Все прежние попытки устроиться в жизни — нехлюдовская помещичья благотворительность, опрощение в казачьей станице, война, школа — были только любительством, дилетантизмом, в самом широком, старинном смысле этого слова — охотою, ибо во всю свою жизнь он, подобно дяде Ерошке, прежде всего — великий, бесконечно-разнообразный охотник.
Но женитьба это уже не охота, не игра, а первое в жизни его важное, все обновляющее и все преобразующее, святое и страшное для него дело, которому он не только хочет отдаться, но действительно отдается.
Ему тридцать четыре года, ей восемнадцать. Тотчас после свадьбы уехали они в Ясную Поляну и провели в ней почти безвыездно около двадцати лет, в совершенном уединении, никогда не скучая, ни в ком не нуждаясь. Это лучшие годы Л. Толстого, в которые он создал «Войну и мир» и «Анну Каренину», — высший подъем и расцвет его сил. «Любовь ее к мужу безгранична, — пишет брат Софьи Андреевны, — близость, дружба и взаимная любовь этой четы всегда служили для меня образцом и идеалом супружеского счастия.
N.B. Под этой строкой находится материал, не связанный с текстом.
<file path="src/rtl/mine_map_pkg.sv">
// mine_map_pkg: shared types and constants for the dot-matrix frame writer.
//   state_t    : writer FSM states
//   op_t       : cell-write operation codes carried with each key request
//   popcount16 : lit-pixel count of one frame row
package mine_map_pkg;

   localparam int FRAME_ROWS = 8;
   localparam int FRAME_COLS = 16;
   localparam int AREA_DIM   = 4;
   localparam int SCAN_SLOTS = 9;

   typedef enum logic [1:0] {
      IDLE  = 2'd0,
      WRITE = 2'd1,
      ACK   = 2'd2,
      CLEAR = 2'd3
   } state_t;

   typedef enum logic [1:0] {
      OP_SET = 2'b00,
      OP_CLR = 2'b01,
      OP_TGL = 2'b10,
      OP_NOP = 2'b11
   } op_t;

   function automatic logic [4:0] popcount16(input logic [15:0] v);
      logic [4:0] n;
      n = '0;
      for (int i = 0; i < 16; i++) begin
         n = n + {4'b0, v[i]};
      end
      return n;
   endfunction

endpackage

</file>
<file path="src/rtl/mine_map_writer_if.sv">
// mine_map_writer_if: 4-phase cell-write handshake from the keypad path.
//   key_req   : request, held until key_ack rises, then dropped
//   key_index : cell within the 4x4 area
//   area      : area 0..7 (2 area-rows x 4 area-cols)
//   op        : set / clear / toggle / no-op
//   key_ack   : acknowledge, follows key_req after the write completes
// master = keypad side, slave = frame writer.
interface mine_map_writer_if;
   logic       key_req;
   logic [3:0] key_index;
   logic [2:0] area;
   logic [1:0] op;
   logic       key_ack;

   modport master (output key_req, output key_index, output area, output op, input key_ack);
   modport slave  (input key_req, input key_index, input area, input op, output key_ack);
endinterface

</file>
<file path="src/rtl/mine_map_writer_dot_row_scan.sv">
// dot_row_scan: read side of the frame. Walks 9 slots (8 rows + 1 blank)
// and drives the matrix pins from registers.
//   div_clk_10k : block clock
//   reset       : asynchronous, active-low
//   frame       : 8 rows x 16 columns of pixel state
//   dotR        : active-low row select (slot k drives bit 7-k low)
//   dotC        : column data of the selected row, 0 in the blank slot
module dot_row_scan
   import mine_map_pkg::*;
(
   input  logic                                  div_clk_10k,
   input  logic                                  reset,
   input  logic [FRAME_ROWS-1:0][FRAME_COLS-1:0] frame,
   output logic [7:0]                            dotR,
   output logic [15:0]                           dotC
);

   logic [3:0] slot;

   // Pins are registered so that reset forces them blank and slot 0
   // appears on the first edge after release.
   always_ff @(posedge div_clk_10k or negedge reset) begin
      if (!reset) begin
         slot <= '0;
         dotR <= 8'hFF;
         dotC <= '0;
      end else if (slot == 4'(SCAN_SLOTS - 1)) begin
         slot <= '0;
         dotR <= 8'hFF;
         dotC <= '0;
      end else begin
         slot <= slot + 4'd1;
         dotR <= ~(8'h80 >> slot[2:0]);
         dotC <= frame[slot[2:0]];
      end
   end

endmodule

</file>
<file path="src/rtl/mine_map_writer.sv">
// mine_map_writer: write side of the 8x16 LED dot matrix.
//   div_clk_10k : block clock (10 kHz)
//   reset       : asynchronous, active-low
//   key_bus     : cell-write handshake (slave side)
//   clear_all   : asynchronous level; each rising edge wipes the frame
//   busy        : high in WRITE, ACK and CLEAR
//   set_count   : number of lit pixels, 0..128
//   dotR, dotC  : matrix row select (active-low) and column data
//
// state | meaning
// IDLE  | waiting for a clear (has priority) or a synchronized key request
// WRITE | one-cycle read-modify-write of the target pixel
// ACK   | key_ack high until the synchronized request drops
// CLEAR | zero one row per cycle, rows 0..7
module mine_map_writer
   import mine_map_pkg::*;
(
   input  logic                     div_clk_10k,
   input  logic                     reset,
   mine_map_writer_if.slave         key_bus,
   input  logic                     clear_all,
   output logic                     busy,
   output logic [7:0]               set_count,
   output logic [7:0]               dotR,
   output logic [15:0]              dotC
);

   logic [FRAME_ROWS-1:0][FRAME_COLS-1:0] frame;

   state_t     state;
   logic       req_m, req_s;
   logic       clr_m, clr_s, clr_s_d;
   logic       clr_rise;
   logic       clr_pend;
   logic [2:0] clr_row;
   logic       key_ack_r;

   logic [2:0] tgt_row;
   logic [3:0] tgt_col;
   logic       old_bit;
   logic       new_bit;
   logic [7:0] cnt_next;

   assign key_bus.key_ack = key_ack_r;

   always_ff @(posedge div_clk_10k or negedge reset) begin
      if (!reset) begin
         req_m   <= 1'b0;
         req_s   <= 1'b0;
         clr_m   <= 1'b0;
         clr_s   <= 1'b0;
         clr_s_d <= 1'b0;
      end else begin
         req_m   <= key_bus.key_req;
         req_s   <= req_m;
         clr_m   <= clear_all;
         clr_s   <= clr_m;
         clr_s_d <= clr_s;
      end
   end

   assign clr_rise = clr_s & ~clr_s_d;

   // row = 4*area_row + cell_row, col = 4*area_col + cell_col
   assign tgt_row = {key_bus.area[2], key_bus.key_index[3:2]};
   assign tgt_col = {key_bus.area[1:0], key_bus.key_index[1:0]};
   assign old_bit = frame[tgt_row][tgt_col];

   always_comb begin
      new_bit  = old_bit;
      cnt_next = set_count;
      case (op_t'(key_bus.op))
         OP_SET: begin
            new_bit  = 1'b1;
            cnt_next = old_bit ? set_count : set_count + 8'd1;
         end
         OP_CLR: begin
            new_bit  = 1'b0;
            cnt_next = old_bit ? set_count - 8'd1 : set_count;
         end
         OP_TGL: begin
            new_bit  = ~old_bit;
            cnt_next = old_bit ? set_count - 8'd1 : set_count + 8'd1;
         end
         default: begin
            new_bit  = old_bit;
            cnt_next = set_count;
         end
      endcase
   end

   always_ff @(posedge div_clk_10k or negedge reset) begin
      if (!reset) begin
         state     <= IDLE;
         frame     <= '0;
         set_count <= '0;
         clr_pend  <= 1'b0;
         clr_row   <= '0;
         busy      <= 1'b0;
         key_ack_r <= 1'b0;
      end else begin
         case (state)
            IDLE: begin
               if (clr_pend || clr_rise) begin
                  state    <= CLEAR;
                  clr_pend <= 1'b0;
                  clr_row  <= '0;
                  busy     <= 1'b1;
               end else if (req_s) begin
                  state <= WRITE;
                  busy  <= 1'b1;
               end
            end
            WRITE: begin
               frame[tgt_row][tgt_col] <= new_bit;
               set_count               <= cnt_next;
               state                   <= ACK;
               key_ack_r               <= 1'b1;
               if (clr_rise) clr_pend <= 1'b1;
            end
            ACK: begin
               if (!req_s) begin
                  state     <= IDLE;
                  key_ack_r <= 1'b0;
                  busy      <= 1'b0;
               end
               if (clr_rise) clr_pend <= 1'b1;
            end
            CLEAR: begin
               frame[clr_row] <= '0;
               // Subtract the row being wiped so the count tracks the frame
               // during the clear; it lands on 0 with the last row.
               if (clr_row == 3'(FRAME_ROWS - 1)) begin
                  set_count <= '0;
                  state     <= IDLE;
                  busy      <= 1'b0;
               end else begin
                  set_count <= set_count - {3'b0, popcount16(frame[clr_row])};
                  clr_row   <= clr_row + 3'd1;
               end
               if (clr_rise) clr_pend <= 1'b1;
            end
            default: begin
               state <= IDLE;
               busy  <= 1'b0;
            end
         endcase
      end
   end

   dot_row_scan u_scan (
      .div_clk_10k (div_clk_10k),
      .reset       (reset),
      .frame       (frame),
      .dotR        (dotR),
      .dotC        (dotC)
   );

endmodule

</file>
<file path="src/flat_wrapper.sv">
// flat-port wrapper written by rule: the top's interface ports become plain ports
module mine_map_writer_flat import mine_map_pkg::*;
  (div_clk_10k, reset, clear_all, busy, set_count, dotR, dotC, key_bus_key_req, key_bus_key_index, key_bus_area, key_bus_op, key_bus_key_ack);
  mine_map_writer_if key_bus_i ();
  input  logic div_clk_10k;
  input  logic reset;
  input  logic clear_all;
  output logic busy;
  output logic [7:0] set_count;
  output logic [7:0] dotR;
  output logic [15:0] dotC;
  input wire logic [$bits(key_bus_i.key_req)-1:0] key_bus_key_req;
  input wire logic [$bits(key_bus_i.key_index)-1:0] key_bus_key_index;
  input wire logic [$bits(key_bus_i.area)-1:0] key_bus_area;
  input wire logic [$bits(key_bus_i.op)-1:0] key_bus_op;
  output wire logic [$bits(key_bus_i.key_ack)-1:0] key_bus_key_ack;
  assign key_bus_i.key_req = key_bus_key_req;
  assign key_bus_i.key_index = key_bus_key_index;
  assign key_bus_i.area = key_bus_area;
  assign key_bus_i.op = key_bus_op;
  assign key_bus_key_ack = key_bus_i.key_ack;
  mine_map_writer u_core (.div_clk_10k(div_clk_10k), .reset(reset), .key_bus(key_bus_i), .clear_all(clear_all), .busy(busy), .set_count(set_count), .dotR(dotR), .dotC(dotC));
endmodule
</file>
<file path="config.mk">
export PLATFORM = sky130hd
export DESIGN_NAME = mine_map_writer_flat
export DESIGN_NICKNAME = d
export VERILOG_FILES = /design/src/rtl/mine_map_pkg.sv /design/src/rtl/mine_map_writer_if.sv /design/src/rtl/mine_map_writer_dot_row_scan.sv /design/src/rtl/mine_map_writer.sv /design/src/flat_wrapper.sv
export SDC_FILE = /design/constraint.sdc
export NUM_CORES = 1
export LEC_CHECK = 0
export BUFFER_PORTS_ARGS = -buffer_cell sky130_fd_sc_hd__clkbuf_2
export CAP_MARGIN = 10
export CORE_MARGIN = 2
export CORE_UTILIZATION = 45
export DETAILED_ROUTE_END_ITERATION = 7
export SYNTH_ARGS = -nofsm -noshare
export SYNTH_HDL_FRONTEND = slang
export SYNTH_SLANG_ARGS = --single-unit
</file>
<file path="constraint.sdc">
create_clock -name div_clk_10k -period 11.04 [get_ports div_clk_10k]
set_input_delay 1.656 -clock div_clk_10k [delete_from_list [all_inputs] [get_ports div_clk_10k]]
set_output_delay 1.656 -clock div_clk_10k [all_outputs]
set_load 0.01 [all_outputs]
</file>
Word level (Yosys, flattened, before mapping)
Index checks and enable logic that the tools add are counted.

storage, ports and cells
  flip-flop bits (word level) = 177
  bits in latches = 0
  memory bits (writable) = 0
  memory bits (read-only) = 0
  input bits = 13
  output and inout port bits = 34
  word-level logic and storage cells = 132
  memories kept = 0

operators by class
  add/sub/neg operators = 20
  $mul = 0
  divide/modulo/power cells = 0
  order comparisons = 7
  equality and inequality tests = 16
  shift operators = 1
  multiplexer cells = 43
  bitwise logic cells = 6
  reduce and logical (&&, ||, !) cells = 17

operator list
  operator               number
  $pmux W128 S2          1
  $bmux W16 S3           3
  $and A128 B128 Y128    1
  $bwmux W128            1
  $not A128 Y128         1
  $demux W16 S3          2
  $mux W16               6
  $add A5 B1 Y5          14
  $mux W8                5
  $pmux W8 S3            1
  $pmux W8 S2            1
  $lt A3 B4 Y1 const B   3
  $add A8 B1 Y8 const B  1
  $mux W1                8
  $mux W2                4
  $not A8 Y8             1
  $pmux W2 S4            1
  $reduce_and A4 Y1      2
  $shr A8 B3 Y8 const A  1
  $sub A8 B1 Y8 const B  1
  $sub A8 B5 Y8          1
  $eq A2 B2 Y1 const B   3
  $ge A3 B1 Y1 const B   2
  $mux W3                2
  30 further kinds       44

Depth between registers and ports, before layout
  depth after elaboration = 20
  gate-level depth with buffers = 24
  depth with buffers taken out = 22

Modules after synthesis
From an unflattened synthesis, not the netlist that was laid out.

second synthesis, totals
  cell total of the unflattened synthesis = 1504
  area total of the unflattened synthesis = 12761.0 µm²

by module, submodules not included
  module           times used  cells an instance  area each (µm²)  seq. area each (µm²)
  mine_map_writer  1           1319               10640.2          3728.6
  dot_row_scan     1           185                2120.8           710.7

Worst setup path before layout
Ideal clock, no wire load.

  path kind = reg-to-reg
  from = register u_core.clr_row[0]
  to = register u_core.set_count[7]
  library setup time = 127 ps
  data arrival time = 6123 ps
  required time = 10913 ps
  slack = 4791 ps
  cell stages (with the launch flop) = 24
  buffers on the path = 1
  period minus slack after synthesis = 6249 ps
  cell sequence = dfrtp_1 > clkbuf_1 > nor3b_1 > a22o_1 > a221oi_1 > and3_1 > fa_1 > inv_1 > fa_1 > fa_1 > inv_1 > fa_1 > fa_1 > fa_1 > ha_1 > nor2b_1 > o21ai_0 > nand2b_1 > a21o_1 > a21o_1 > nor3_1 > o21ai_0 > nor3_1 > a2bb2oi_1

on the way
  cells in the longest elaborated chain, start to end = 20

ends and longest elaborated chain
  item                            line                    source
  start: declaration              mine_map_writer.sv:35   logic [2:0] clr_row;
  start signal: assignment        mine_map_writer.sv:139  clr_row <= clr_row + 3'd1;
  $bmux W16 S3                    mine_map_writer.sv:138  set_count <= set_count - {3'b0, popcount16(frame[clr_row])};
  $mux W16 (implied by the code)  mine_map_writer.sv:138
  $add A1 B1 Y2                   mine_map_pkg.sv:30      n = n + {4'b0, v[i]};
  $add A5 B1 Y5 (14 in a row)     mine_map_pkg.sv:30
  $sub A8 B5 Y8                   mine_map_writer.sv:138
  $mux W8 *                       mine_map_writer.sv:133  if (clr_row == 3'(FRAME_ROWS - 1)) begin
  $pmux W8 S2 *                   mine_map_writer.sv:102  case (state)
  end signal: assignment          mine_map_writer.sv:116  set_count <= cnt_next;
  end signal: assignment          mine_map_writer.sv:138
  end: declaration                mine_map_writer.sv:23   output logic [7:0] set_count,

Every way passes the cells marked *; elsewhere a longest branch is shown, timed or not. The select of a mux whose other input is x is not followed.
A chain may end at the register's enable or synchronous reset.

Final worst setup path
  from = register u_core.clr_row[1]
  to = register u_core.set_count[7]

The elaborated chain is that of the path after synthesis.

==> summary.md <==
| Metric | Value |
|---|---|
| Primary FF master, synth | dfrtp_1 |
| CTS hold repair buffers | 0 |
| Endpoints failing setup | 0 |
| Worst path most repeated cell | fa_1 |
| # nets final | 1185 |
| Pre-CTS setup slack | 4.48 ns |
| Root buffer cell | clkbuf_16 |
| Least-Margin Pin Slew | 1.23 ns |
| Die area | 27400 sq um |
| Max Freq | 150 MHz |
| Initial core utilization | 0.454 |
| DR iter-0 viols | 1652 |
| Core box area | 25800 sq um |
| Die Height | around 170 microns |
| P_leak | 4.98 nW |
| Initial antenna violation count | 1 |
| CTS tree | done |
| Synthesis warning total | 0 |
| Largest fanout on the critical path | 17 |
| FF+latch count, synth | 177 |
| Worst stage delay on the critical path | 0.73 ns |
| Post-synthesis simple-gate area fraction | 0.104 |
| Minimum clock period | 6.64 ns |
| CP Cell Sequence | nand2_1 -> nor2_1 -> a221oi_1 -> and3_1 -> fa_1 -> inv_1 -> fa_1 -> fa_1 -> inv_1 -> fa_1 -> fa_1 -> fa_1 -> ha_1 -> nor2b_1 -> o21ai_0 -> nand2b_1 -> a21o_1 -> a21o_1 -> nor3_1 -> o21ai_0 -> nor3_1 -> a2bb2oi_1 |
| CP Launch Type | flip-flop |
| RSZ-0062 raised after global routing | false |
| Main combinational cell family by area after synthesis | compound AO/OA/AOI/OAI gates |
| Std cell rows | 59 |
| Post-synthesis compound-gate area fraction | 0.290 |
| Number of synthesized flops with an enable pin | 0 |
| Setup TNS | 0 ns |
| GR met2 Demand/Resource | 0.452 |
| Worst skew pair latency | 0.46 ns |
| Mean Syn Cell Area | around 10 sq um |
| HPWL after DPL | roughly 25000 microns |
| Post-CTS Setup Bufs | 0 |
| Adder-Cell Fraction of Synth Area | 0.0508 |
| GRT Total Usage | 0.293 |
| Synth async-reset ratio | 1.00 |
| Req. time, crit path | 11.36 ns |
| First-pass iteration count of the detailed router | 6 |
| Clk slew on worst S/H paths | 0.09 ns |
| Inserted Clock Buffers | 17 |
| Vias in the first global route | 9482 |
| Crit Path Class | reg -> reg |
| Worst IR drop on VDD | a little over 0.1 mV |
| Final hold vios | 0 |
| Via Count | 10400 |
| Pwr per Cell Area | approximately 180 nW/um^2 |
| IO buf count | 46 |
| Remaining global-route overflow | 0 |
| Util after Layout | 0.489 |
| DIE WIDTH | 165 microns |
| Final Wtd Congestion | 0.954 |
| Via-per-instance ratio | about 7 |
| Crit path capture type | flip-flop |
| Min-delay worst type | reg -> reg |
| Detailed-route wire length | between 30000 and 40000 microns |
| Synth Cell Area | 11700 sq um |
| Clock skew | 0.0247 ns |
| Syn-to-layout area delta | 7.69% |
| Overall power | 2.26 mW |
| Slew HR | 0.176 |
| Post-CTS Resized | 0 |
| Period utilization | 0.602 |
| Grt peak-use layer | met2 |
| Cell count after synthesis | 1166 |
| Wire per inst | 26.4 microns |
| Maxcap violations | 0 |
| Final worst slack | 4.40 ns |
| Synth Area in XOR/XNOR | 0.00523 |
| WP buf/inv | 2 |
| Met3 usage | 0.0589 |
| Post-route ant nets | 0 |
| Outcome | complete, no violations |
| Final Slew Violations | 0 |
| Clk buf depth | 2 |
| Mux share of post-synthesis cell area | 0.119 |
| Met1 Use GR | 0.420 |
| Clk sinks | 177 |
| Final hold slack | 0.344 ns |
| Global-route wire length before repair | 59700 microns |
| I/O Pins | 47 |
| Pin count of the biggest net entering global routing | 77 |
| CP delay by family, top | adder cells |
| CP max-delay cell | nor2_1 |
| Mapped Nets | 1220 |
| Post-synthesis sequential area ratio | 0.378 |
| Arrival @ worst endpoint | 6.96 ns |
| Share of cells above drive strength 1 | 0.152 |
| Number of diodes | 0 |
| Distinct cell type count after synthesis | 72 |
| H-tree level count | 4 |
| Post-route DRC | 0 |
-- where the power goes --
group	total (mW)	switching (mW)	leakage [nW]	internal, mW
Clock	0.620	0.314	0.289	0.306
Sequential	0.839	0.114	2.39	0.725
Combinational	0.801	0.478	2.30	0.323
-- cell usage in the layout, fill, tap and decap left out, types with 7 or more instances in the layout --
cell	Yosys	routed
mux2i_1	24	24
a221oi_1	10	10
nand2b_1	12	12
dfrtp_1	169	168
o22ai_1	38	38
nand2_1	96	95
o31ai_1	129	129
a21oi_1	28	28
o211ai_1	138	138
fa_1	11	11
nor2_1	33	33
clkbuf_16	0	17
nor3_1	14	14
a22o_1	15	15
dfstp_2	8	8
nor2b_1	7	7
o21ai_0	28	28
ha_1	30	30
mux4_2	45	45
inv_1	29	29
buf_4	4	20
and3_1	12	12
nand3_1	24	24
a22oi_1	25	25
mux2_2	10	10
clkbuf_2	0	45
-- state kept, by name, summed over array words and instances (netlist names) --
name	cells
u_core.u_scan.dotR	8
u_core.clr_pend	1
u_core.clr_row	3
u_core.frame	128
u_core.clr_m	1
u_core.req_s	1
u_core.state	2
u_core.u_scan.slot	4
u_core.busy	1
u_core.set_count	8
u_core.clr_s	1
u_core.clr_s_d	1
u_core.key_bus.key_ack	1
u_core.req_m	1
u_core.u_scan.dotC	16
-- final timing paths --
kind	startpoint	end	slack [ns]	cells past startpoint
max in group asynchronous	reset	u_core.u_scan.slot[0]$_DFF_PN0_	8.45	2
worst max-delay path	u_core.clr_row[1]$_DFFE_PN0P_	u_core.set_count[7]$_DFFE_PN0P_	4.40	22
min in group asynchronous	reset	u_core.set_count[4]$_DFFE_PN0P_	1.17	1
worst max register to register	u_core.clr_row[1]$_DFFE_PN0P_	u_core.set_count[7]$_DFFE_PN0P_	4.40	22
worst min-delay path	u_core.clr_m$_DFF_PN0_	u_core.clr_s$_DFF_PN0_	0.34	0
worst min register to register	u_core.clr_m$_DFF_PN0_	u_core.clr_s$_DFF_PN0_	0.34	0
-- stage by stage --
stage	std cells	cell area [sq um]
floorplan	1166	11700
global placement	1447	12000
detailed placement	1447	12000
CTS	1479	12600
global route	1479	12600
finish	1479	12600
-- cells in the mapped netlist, drive strengths merged (8+ instances only) --
cell type	n	area, sq um
mux4	45	1010
o31ai	129	968
nand2	96	360
o22ai	38	238
o21ai	30	154
buf	32	178
o211ai	138	1040
a22o	15	131
a21oi	28	140
a221oi	11	103
clkbuf	88	334
fa	11	220
mux2	12	139
ha	30	375
nand2b	12	75.1
nand3	24	120
nor3	14	70.1
mux2i	24	240
and3	12	75.1
a22oi	25	188
dfstp	8	210
nor2	33	124
inv	29	109
dfrtp	169	4230
-- routing by layer --
layer / part of all wire / wire length (microns) / up-vias
met3: 0.098 / 3830 / 101
met5: 0 / 0 / -
met2: 0.46 / 17800 / 587
li1: - / - / 4538
met4: 0.028 / 1090 / 0
met1: 0.42 / 16300 / 5176
-- final cells by class --
| type | count | area, sq um |
|---|---|---|
| multi-input combinational | 839 | 6680 |
| inverter | 30 | 113 |
| sequential | 177 | 4440 |
| clock buffer | 18 | 429 |
| clock inverter | 14 | 168 |
| timing repair buffer | 66 | 387 |
| fill | 2409 | 13200 |
| tap | 335 | 419 |
-- logic make-up (layout without fill, tap and decap cells) --
kind of cell    Yosys count  after routing
compound gates          463            463
xor+xnor                  7              7
fa+ha+maj                41             41
buf+inv                 150            128
flops                   177            177
mux                      81             81
simple gates            247            247
Power figures use the tool's default switching activity.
Недаром говорили ее родители: „Соне лучшего счастья пожелать нельзя!“»
Мы видим в «Воспоминаниях» Фета эту Наташу или Кити, один из самых безупречных и законченных женских образов помещичьей русской культуры — «всю в белом, с огромною связкою тяжелых ключей за поясом», — простую, тихую, всегда веселую и большею частью беременную, потому что у нее тринадцать человек детей. «Она семь раз переписала „Войну и мир“, и одновременно с этим трудом, — говорит Берс, — и с заботами хозяйки дома, доходившими до подробностей в кухне, она сама успевала кормить, учить и обшивать детей до десятилетнего возраста». Когда родилась у них вторая дочь, и мать заболела, так что была при смерти и после нескольких попыток все-таки не могла кормить, — увидав, что дочь ее кормит другая женщина, она плакала от ревности к ней, тотчас удалила кормилицу, и ребенок был вскормлен на рожке. «Лев Николаевич находил эту ревность естественною и восхищался чадолюбием жены».
Чадолюбие, чадородие — здесь не кажутся слишком торжественными эти ветхозаветные слова, напоминающие древних библейских патриархов Авраама, Исаака и Иакова, которые получили завет от Бога Израиля: плодитесь, множитесь и наполняйте землю. Что бы ни думали мы о семейном счастии Л. Толстого, нельзя не согласиться, что есть в этом нечто целое, твердое, стройное, если не совершенное, то, по крайней мере, завершенное, а следовательно, прекрасное, как сказал бы народ — благолепное, то есть именно самое редкое в теперешней русской жизни — ни живой, ни мертвой, окончательно не разрушенной, а только изъеденной, обезображенной, как постыдною болезнью, разлагающим семью карамазовским ядом.